San Salvador, joya de Úbeda
Sita en una de las plazas más imponentes de España y rodeada de otros edificios soberbios, siempre me había llamado la atención, al recalar en Úbeda, la Sacra Capilla de San Salvador. No recordaba haber visto ninguna fachada renacentista parecida, ni en España ni fuera, y me desvivía por conocer el interior del templo. Pero hasta el otro día siempre me había encontrado con problemas para entrar.

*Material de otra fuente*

Source: an optimization exercise on an open RTL-to-GDS flow (aim: small area, a short achievable clock period and few clock cycles). Production flows keep margins and buffers that such runs may drop. RTL that was checked went through simulation tests only; none was proved equivalent to the original. No activity file was given, so power comes from the tool's default toggle rates.

==> flow/design.v <==
module phpb_serial (
    input  wire        clk,
    input  wire        rst,             
    input  wire        cfg_guard_en,    
    input  wire [16:0] cfg_max_len,     
    input  wire        cfg_drop_zero,   
    input  wire        rx_in_valid,
    output wire        rx_in_ready,
    input  wire [7:0]  rx_in_data,
    input  wire        rx_in_last,      
    output wire        rx_out_valid,
    input  wire        rx_out_ready,
    output wire [7:0]  rx_out_data,
    output wire        rx_out_sop,
    output wire        rx_out_eop,
    output wire [47:0] rx_out_hdr,      
    output wire [16:0] rx_out_tlen,     
    input  wire        tx_in_valid,
    output wire        tx_in_ready,
    input  wire [7:0]  tx_in_data,
    output wire        tx_out_valid,
    input  wire        tx_out_ready,
    output wire [7:0]  tx_out_data,
    output reg  [15:0] cnt_rx_pkt,
    output reg  [15:0] cnt_malformed,
    output reg  [15:0] cnt_zero_drop
);
    reg [15:0] m;           
    reg        g_never;     
    reg        g_always;    
    reg        dz;
    always @(posedge clk) begin
        m        <= cfg_max_len[15:0] - 16'd7;
        g_never  <= !cfg_guard_en || (cfg_max_len >= 17'd65542);
        g_always <= cfg_guard_en && (cfg_max_len < 17'd7);
        dz       <= cfg_drop_zero;
    end
    reg       rdy;
    reg       ib_v, i2_v;
    reg [7:0] ib_d, i2_d;
    reg       ib_l, i2_l;
    reg       ib_ff, i2_ff;
    reg       ib_00, i2_00;
    reg       ib_gt, i2_gt;     
    wire take  = rx_in_valid && rdy;
    wire in_ff = (rx_in_data == 8'hFF);
    wire in_00 = (rx_in_data == 8'h00);
    wire in_gt = (rx_in_data > m[7:0]);
    assign rx_in_ready = rdy;
    reg        pend;        
    reg        body;        
    reg        disc;        
    reg        drop;        
    reg [2:0]  hc;          
    reg [4:0]  tt;          
    reg [4:0]  ct;          
    reg [39:0] sr;          
    reg        tl_a, tl_b;  
    reg        zf;          
    reg [16:0] remain;      
    reg        rend;        
    reg        ov, osop, oeop;
    reg [7:0]  od;
    reg        ev_pkt, ev_mal, ev_zero;
    wire hdr = !body && !disc;
    wire other  = !ib_ff && !ib_00;
    wire absorb = !pend && ib_ff;           
    wire split  = pend && other;            
    wire [7:0] tdata = pend ? {8{!ib_00}} : ib_d;
    wire tlast  = ib_l && !split;
    wire tgt_lo = split ? (m[7:0] != 8'hFF) : ib_gt;
    wire too_long = tl_a || (tl_b && tgt_lo);
    wire [4:0] tsel = tt & ~{1'b0, tt[4:1]};
    wire [7:0] top_byte = ({8{tsel[0]}} & sr[7:0])   | ({8{tsel[1]}} & sr[15:8])  |
                          ({8{tsel[2]}} & sr[23:16]) | ({8{tsel[3]}} & sr[31:24]) |
                          ({8{tsel[4]}} & sr[39:32]);
    wire [16:0] tlen_new = {1'b0, sr[7:0], tdata} + 17'd7;
    wire hc5   = (hc == 3'd5);
    wire ofree = !ov || rx_out_ready;
    wire room = !tt[4] || (ofree && ct[0]);
    wire acc = ib_v && (absorb || disc ||
                        (hdr  && (hc5 ? (!ct[0] && ofree) : room)) ||
                        (body && (drop || ofree || (!tt[4] && !osop))));
    wire tok      = acc && !absorb;             
    wire push     = tok && (hdr || (body && !drop));
    wire complete = tok && hdr && hc5;
    wire zdrop    = dz && zf;
    wire hdr_ok   = complete && !too_long && !zdrop;
    wire hdr_bad  = complete && too_long;
    wire btok     = tok && body;
    wire body_end = btok && rend;
    wire cons     = acc && !split;
    wire load     = ofree && (ct[0] || hdr_ok);
    wire bpush    = push && body;
    wire       n_pend = acc ? absorb : pend;
    wire       n_body = complete ? !too_long : (body && !body_end);
    wire       n_disc = complete ? (too_long && !tlast) : (disc && !(acc && tlast));
    wire       n_drop = complete ? zdrop : drop;
    wire [2:0] n_hc   = complete ? 3'd0 : ((tok && hdr) ? hc + 3'd1 : hc);
    wire       n_ov   = load || (ov && !rx_out_ready);
    wire [4:0] n_tt   = (complete && !hdr_ok) ? 5'd0 :
                        (push && !load)      ? {tt[3:0], 1'b1} :
                        (load && !push)      ? {1'b0, tt[4:1]} : tt;
    wire [4:0] n_ct   = hdr_ok              ? 5'b11111 :
                        (bpush && !load)     ? {ct[3:0], 1'b1} :
                        (load && !bpush)     ? {1'b0, ct[4:1]} : ct;
    wire       ib_free = !ib_v || cons;
    wire       n_ibv   = ib_free ? (i2_v || take) : 1'b1;
    wire       n_i2v   = !ib_free && (i2_v || take);
    always @(posedge clk) begin
        if (ib_free) begin
            if (i2_v) begin
                ib_d  <= i2_d;
                ib_l  <= i2_l;
                ib_ff <= i2_ff;
                ib_00 <= i2_00;
                ib_gt <= i2_gt;
            end else if (take) begin
                ib_d  <= rx_in_data;
                ib_l  <= rx_in_last;
                ib_ff <= in_ff;
                ib_00 <= in_00;
                ib_gt <= in_gt;
            end
        end else if (take) begin
            i2_d  <= rx_in_data;
            i2_l  <= rx_in_last;
            i2_ff <= in_ff;
            i2_00 <= in_00;
            i2_gt <= in_gt;
        end
        if (push)
            sr <= {sr[31:0], tdata};
        if (tok && hdr) begin
            if (hc == 3'd0) zf <= (tdata == 8'h00);
            if (hc == 3'd4) begin
                tl_a <= g_always || (!g_never && (tdata > m[15:8]));
                tl_b <= !g_always && !g_never && (tdata == m[15:8]);
            end
        end
        if (complete) begin
            remain <= tlen_new;
            rend   <= (sr[7:0] == 8'h00) && (tdata == 8'h00);
        end else if (btok) begin
            remain <= remain - 17'd1;
            rend   <= (remain == 17'd8);
        end
        if (load) begin
            od   <= top_byte;
            osop <= hdr_ok;
            oeop <= !body && ct[0] && !ct[1];
        end
        if (rst) begin
            rdy      <= 1'b1;
            ib_v     <= 1'b0;
            i2_v     <= 1'b0;
            pend     <= 1'b0;
            body     <= 1'b0;
            disc     <= 1'b0;
            drop     <= 1'b0;
            hc       <= 3'd0;
            tt       <= 5'd0;
            ct       <= 5'd0;
            ov       <= 1'b0;
            ev_pkt   <= 1'b0;
            ev_mal   <= 1'b0;
            ev_zero  <= 1'b0;
        end else begin
            rdy      <= !n_i2v;
            ib_v     <= n_ibv;
            i2_v     <= n_i2v;
            pend     <= n_pend;
            body     <= n_body;
            disc     <= n_disc;
            drop     <= n_drop;
            hc       <= n_hc;
            tt       <= n_tt;
            ct       <= n_ct;
            ov       <= n_ov;
            ev_pkt   <= body_end && !drop;
            ev_mal   <= hdr_bad;
            ev_zero  <= body_end && drop;
        end
    end
    always @(posedge clk) begin
        if (rst) begin
            cnt_rx_pkt    <= 16'd0;
            cnt_malformed <= 16'd0;
            cnt_zero_drop <= 16'd0;
        end else begin
            if (ev_pkt && cnt_rx_pkt != 16'hFFFF)
                cnt_rx_pkt <= cnt_rx_pkt + 16'd1;
            if (ev_mal && cnt_malformed != 16'hFFFF)
                cnt_malformed <= cnt_malformed + 16'd1;
            if (ev_zero && cnt_zero_drop != 16'hFFFF)
                cnt_zero_drop <= cnt_zero_drop + 16'd1;
        end
    end
    assign rx_out_valid = ov;
    assign rx_out_data  = od;
    assign rx_out_sop   = osop;
    assign rx_out_eop   = oeop;
    assign rx_out_hdr   = {od, sr};    
    assign rx_out_tlen  = remain;
    reg       trdy;
    reg       tov;
    reg [7:0] tod;
    reg       tpv, tpb;
    reg       sv;
    reg [7:0] sd;
    wire ttake  = tx_in_valid && trdy;
    wire tofree = !tov || tx_out_ready;
    wire in_sp  = (tx_in_data == 8'hFF) || (tx_in_data == 8'h00);
    wire sd_sp  = (sd == 8'hFF) || (sd == 8'h00);
    wire tdirect = tofree && !tpv && !sv;
    reg  n_sv;
    always @(*) begin
        n_sv = sv;
        if (tofree && !tpv && sv)
            n_sv = 1'b0;
        if (ttake && !tdirect)
            n_sv = 1'b1;
    end
    assign tx_in_ready = trdy;
    always @(posedge clk) begin
        if (tofree) begin
            if (tpv) begin
                tod <= {8{tpb}};
            end else if (sv) begin
                tod <= sd_sp ? 8'hFF : sd;
                tpb <= sd[0];
            end else if (ttake) begin
                tod <= in_sp ? 8'hFF : tx_in_data;
                tpb <= tx_in_data[0];
            end
        end
        if (ttake && !tdirect)
            sd <= tx_in_data;
        if (rst) begin
            trdy <= 1'b1;
            tov  <= 1'b0;
            tpv  <= 1'b0;
            sv   <= 1'b0;
        end else begin
            if (tofree) begin
                if (tpv) begin
                    tov <= 1'b1;
                    tpv <= 1'b0;
                end else if (sv) begin
                    tov <= 1'b1;
                    tpv <= sd_sp;
                end else if (ttake) begin
                    tov <= 1'b1;
                    tpv <= in_sp;
                end else begin
                    tov <= 1'b0;
                end
            end
            sv   <= n_sv;
            trdy <= !n_sv;
        end
    end
    assign tx_out_valid = tov;
    assign tx_out_data  = tod;
endmodule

Nunca es tarde si la dicha es buena, nos asegura el refrán. Me pregunto ahora, sin embargo, de vuelta a casa, cómo he podido ir por el mundo tanto tiempo sin conocer esta maravilla (que tampoco se encuentra a mil kilómetros de Granada). Y conocer tampoco es la palabra, ya que para penetrar en los arcanos de San Salvador harían falta muchísimas visitas, muchísimas horas de contemplación y de estudio. Pues este monumento, levantado por el riquísimo Francisco de los Cobos y Molina, secretario de Carlos V -entonces el dirigente más poderoso de la tierra-, es de una indudable complejidad, conjugando armoniosamente una extraordinaria belleza -la serena, sobria belleza del Renacimiento- y un profundo pensamiento humanístico. Es la época, claro, en que algunas de las mentes europeas más esclarecidas buscaban, afanosamente, reconciliar el cristianismo con el paganismo grecolatino.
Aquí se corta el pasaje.